Identification of novel chimeric antigen receptor-expressing T cell (CAR-T) targets for multiple myeloma (MM) is needed considering that the antigen targets available have some limitation. FcRL5 is overexpressed on the surface of myeloma cells but absent in essential normal cells. Our preliminary data showed that second generation of FcRL5-redirected CAR-T cells efficiently lysed MM cells with surface FcRL5 expression but spared essential normal cells in vitro, suggesting that FcRL5 may be a candidate target. In addition, the immune inhibitory molecule PD-1 was found to be upregulated in FcRL5-specific CAR-T cells upon stimulation with MM cells. Based on these preliminary data, we propose a new therapeutic approach for MM by combining FcRL5-specific CAR-T cells with blockade of PD-1 signaling. In this project, we will firstly evaluate the anti-MM efficacy and the safety of FcRL5-specific CAR-T cells，and then investigate the impact on the effect of FcRL5-specific CAR-T cells mediated by blockade of PD-1/PD-L1 signaling through overexpression of soluble PD1-Ig, and also attempt to explore the molecular mechanism responsible for the action of PD-1/PD-L1 signaling on FcRL5-specific CAR-T cells. The outcome of our project will validate the anti-myeloma efficacy of FcRL5-redirected CAR-T cells in combination with sPD-1-Ig overexpression and unravel the mechanism of action; and its clinical translation will provide a novel therapeutic strategy for relapsed and refractory MM.

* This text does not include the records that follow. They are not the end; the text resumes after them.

## src/rtl/apb_arb_pkg.sv

```systemverilog
// ============================================================
// apb_arb_pkg : shared types and width helpers for the APB master
// Revision: 1.0
// ============================================================
`default_nettype none

`ifndef NO_OF_SLAVE_ON_BUS
`define NO_OF_SLAVE_ON_BUS 4
`endif

package apb_arb_pkg;

    typedef enum logic [1:0] {
        IDLE   = 2'd0,
        SETUP  = 2'd1,
        ACCESS = 2'd2,
        RESP   = 2'd3
    } state_e;

    typedef struct packed {
        logic [31:0] addr;
        logic [31:0] wdata;
        logic [3:0]  strb;
        logic [2:0]  prot;
        logic        write;
    } apb_req_t;

    // Width of an index into n items; never collapses to zero bits.
    function automatic int idx_w(input int n);
        return (n > 1) ? $clog2(n) : 1;
    endfunction

    // Decode field width: wide enough to represent n itself, so an index of
    // n or more is observable even when n is a power of two.
    function automatic int dec_w(input int n);
        return $clog2(n + 1);
    endfunction

endpackage

`default_nettype wire

```

## src/rtl/apb_bus_master_arb_rr_arbiter.sv

```systemverilog
// ============================================================
// rr_arbiter : one-hot round-robin grant starting at ptr
// Revision: 1.0
// ============================================================
`default_nettype none

module rr_arbiter
    import apb_arb_pkg::*;
#(
    parameter int NUM_REQ = 4
) (
    input  logic [NUM_REQ-1:0]          req,
    input  logic [idx_w(NUM_REQ)-1:0]   ptr,
    input  logic                        enable,
    output logic [NUM_REQ-1:0]          grant,
    output logic [idx_w(NUM_REQ)-1:0]   idx,
    output logic                        valid
);

    localparam int c_W = idx_w(NUM_REQ);

    logic [c_W-1:0] w_cand;

    always_comb begin : p_search
        grant  = '0;
        idx    = '0;
        valid  = 1'b0;
        w_cand = '0;
        for (int i = 0; i < NUM_REQ; i++) begin
            w_cand = c_W'((int'(ptr) + i) % NUM_REQ);
            if (enable && !valid && req[w_cand]) begin
                valid = 1'b1;
                idx   = w_cand;
                grant = NUM_REQ'(1) << w_cand;
            end
        end
    end

endmodule

`default_nettype wire

```

## src/rtl/apb_bus_master_arb.sv

```systemverilog
// ============================================================
// apb_bus_master_arb : round-robin multi-requester APB4 master
// Revision: 1.0
// ============================================================
`default_nettype none

module apb_bus_master_arb
    import apb_arb_pkg::*;
#(
    parameter int NUM_REQ     = 4,
    parameter int NUM_SLV     = `NO_OF_SLAVE_ON_BUS,
    parameter int DEC_LSB     = 12,
    parameter int TIMEOUT_CYC = 16
) (
    input  logic                   PCLK,
    input  logic                   PRESETn,
    input  logic [NUM_REQ-1:0]     req_valid,
    output logic [NUM_REQ-1:0]     req_ready,
    input  logic [NUM_REQ-1:0]     req_write,
    input  logic [NUM_REQ*32-1:0]  req_addr,
    input  logic [NUM_REQ*32-1:0]  req_wdata,
    input  logic [NUM_REQ*4-1:0]   req_strb,
    input  logic [NUM_REQ*3-1:0]   req_prot,
    output logic [NUM_REQ-1:0]     rsp_valid,
    output logic [31:0]            rsp_rdata,
    output logic                   rsp_err,
    output logic [31:0]            PADDR,
    output logic [2:0]             PPROT,
    output logic [NUM_SLV-1:0]     PSELx,
    output logic                   PWRITE,
    output logic                   PENABLE,
    output logic [31:0]            PWDATA,
    output logic [3:0]             PSTRB,
    input  logic                   PREADY,
    input  logic [31:0]            PRDATA,
    input  logic                   PSLVERR
);

    localparam int c_REQ_W = idx_w(NUM_REQ);
    localparam int c_DEC_W = dec_w(NUM_SLV);

    state_e               r_state,     w_state_nxt;
    logic [c_REQ_W-1:0]   r_ptr,       w_ptr_nxt;
    logic [c_REQ_W-1:0]   r_gidx,      w_gidx_nxt;
    apb_req_t             r_req,       w_req_nxt;
    logic [7:0]           r_cnt,       w_cnt_nxt;
    logic [NUM_SLV-1:0]   r_psel,      w_psel_nxt;
    logic                 r_penable,   w_penable_nxt;
    logic [NUM_REQ-1:0]   r_ready,     w_ready_nxt;
    logic [NUM_REQ-1:0]   r_rsp_valid, w_rsp_valid_nxt;
    logic [31:0]          r_rdata,     w_rdata_nxt;
    logic                 r_err,       w_err_nxt;

    logic [NUM_REQ-1:0]   w_grant;
    logic [c_REQ_W-1:0]   w_gidx;
    logic                 w_gnt_any;
    apb_req_t             w_sel;
    logic [c_DEC_W-1:0]   w_slv_idx;
    logic                 w_dec_err;
    logic [7:0]           w_cnt_inc;

    rr_arbiter #(
        .NUM_REQ (NUM_REQ)
    ) u_arb (
        .req    (req_valid),
        .ptr    (r_ptr),
        .enable (r_state == IDLE),
        .grant  (w_grant),
        .idx    (w_gidx),
        .valid  (w_gnt_any)
    );

    always_comb begin : p_req_mux
        w_sel = '0;
        for (int r = 0; r < NUM_REQ; r++) begin
            if (w_gidx == c_REQ_W'(r)) begin
                w_sel.addr  = req_addr[r*32 +: 32];
                w_sel.wdata = req_wdata[r*32 +: 32];
                w_sel.strb  = req_strb[r*4 +: 4];
                w_sel.prot  = req_prot[r*3 +: 3];
                w_sel.write = req_write[r];
            end
        end
        // Reads must present an all-zero PSTRB, so mask it once at latch time.
        if (!w_sel.write) begin
            w_sel.strb = 4'h0;
        end
    end

    assign w_slv_idx = w_sel.addr[DEC_LSB +: c_DEC_W];
    assign w_dec_err = (int'(w_slv_idx) >= NUM_SLV);
    assign w_cnt_inc = r_cnt + 8'd1;

    always_comb begin : p_fsm_next
        w_state_nxt     = r_state;
        w_ptr_nxt       = r_ptr;
        w_gidx_nxt      = r_gidx;
        w_req_nxt       = r_req;
        w_cnt_nxt       = r_cnt;
        w_psel_nxt      = r_psel;
        w_penable_nxt   = r_penable;
        w_ready_nxt     = '0;
        w_rsp_valid_nxt = '0;
        w_rdata_nxt     = r_rdata;
        w_err_nxt       = r_err;
        unique case (r_state)
            IDLE: begin
                if (w_gnt_any) begin
                    w_ready_nxt = w_grant;
                    w_req_nxt   = w_sel;
                    w_gidx_nxt  = w_gidx;
                    w_ptr_nxt   = (w_gidx == c_REQ_W'(NUM_REQ - 1)) ? '0
                                                                    : w_gidx + c_REQ_W'(1);
                    if (w_dec_err) begin
                        w_rsp_valid_nxt = w_grant;
                        w_rdata_nxt     = '0;
                        w_err_nxt       = 1'b1;
                        w_state_nxt     = RESP;
                    end else begin
                        w_psel_nxt  = NUM_SLV'(1) << w_slv_idx;
                        w_state_nxt = SETUP;
                    end
                end
            end
            SETUP: begin
                w_penable_nxt = 1'b1;
                w_cnt_nxt     = '0;
                w_state_nxt   = ACCESS;
            end
            ACCESS: begin
                // PREADY takes priority over a timeout landing in the same cycle.
                if (PREADY || (w_cnt_inc == 8'(TIMEOUT_CYC))) begin
                    w_rsp_valid_nxt = NUM_REQ'(1) << r_gidx;
                    w_rdata_nxt     = (PREADY && !r_req.write) ? PRDATA : 32'h0;
                    w_err_nxt       = PREADY ? PSLVERR : 1'b1;
                    w_psel_nxt      = '0;
                    w_penable_nxt   = 1'b0;
                    w_cnt_nxt       = '0;
                    w_state_nxt     = RESP;
                end else begin
                    w_cnt_nxt = w_cnt_inc;
                end
            end
            RESP: begin
                w_state_nxt = IDLE;
            end
            default: begin
                w_state_nxt = IDLE;
            end
        endcase
    end

    always_ff @(posedge PCLK or negedge PRESETn) begin : p_fsm_reg
        if (!PRESETn) begin
            r_state     <= IDLE;
            r_ptr       <= '0;
            r_gidx      <= '0;
            r_req       <= '0;
            r_cnt       <= '0;
            r_psel      <= '0;
            r_penable   <= 1'b0;
            r_ready     <= '0;
            r_rsp_valid <= '0;
            r_rdata     <= '0;
            r_err       <= 1'b0;
        end else begin
            r_state     <= w_state_nxt;
            r_ptr       <= w_ptr_nxt;
            r_gidx      <= w_gidx_nxt;
            r_req       <= w_req_nxt;
            r_cnt       <= w_cnt_nxt;
            r_psel      <= w_psel_nxt;
            r_penable   <= w_penable_nxt;
            r_ready     <= w_ready_nxt;
            r_rsp_valid <= w_rsp_valid_nxt;
            r_rdata     <= w_rdata_nxt;
            r_err       <= w_err_nxt;
        end
    end

    assign req_ready = r_ready;
    assign rsp_valid = r_rsp_valid;
    assign rsp_rdata = r_rdata;
    assign rsp_err   = r_err;
    assign PADDR     = r_req.addr;
    assign PWDATA    = r_req.wdata;
    assign PSTRB     = r_req.strb;
    assign PPROT     = r_req.prot;
    assign PWRITE    = r_req.write;
    assign PSELx     = r_psel;
    assign PENABLE   = r_penable;

endmodule

`default_nettype wire

```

多发性骨髓瘤的现有CAR-T靶标均有不足之处，因此需要探寻新靶标。FcRL5在骨髓瘤细胞表面过度表达，但不表达于重要的正常细胞。我们的预实验结果显示二代FcRL5 CAR-T在体外显著杀伤骨髓瘤细胞但不损伤重要的正常细胞，提示FcRL5可作为潜在的靶标。同时，我们发现骨髓瘤细胞能诱导FcRL5 CAR-T上调免疫抑制分子PD-1。基于这些，我们提出FcRL5 CAR-T联合PD-1/PD-L1信号阻断的新方案。本项目首先评估FcRL5 作为CAR-T靶标的有效性和安全性；进一步明确以共表达sPD-1-Ig的新策略阻断PD-1/PD-L1信号对FcRL5 CAR-T抗骨髓瘤作用的影响，并探寻PD-1/PD-L1信号影响FcRL5 CAR-T效应的分子机制。本项目的实施能明确FcRL5 CAR-T联合sPD1-Ig过表达治疗骨髓瘤的效应及机制，其临床转化将为复发难治性骨髓瘤提供新的治疗策略。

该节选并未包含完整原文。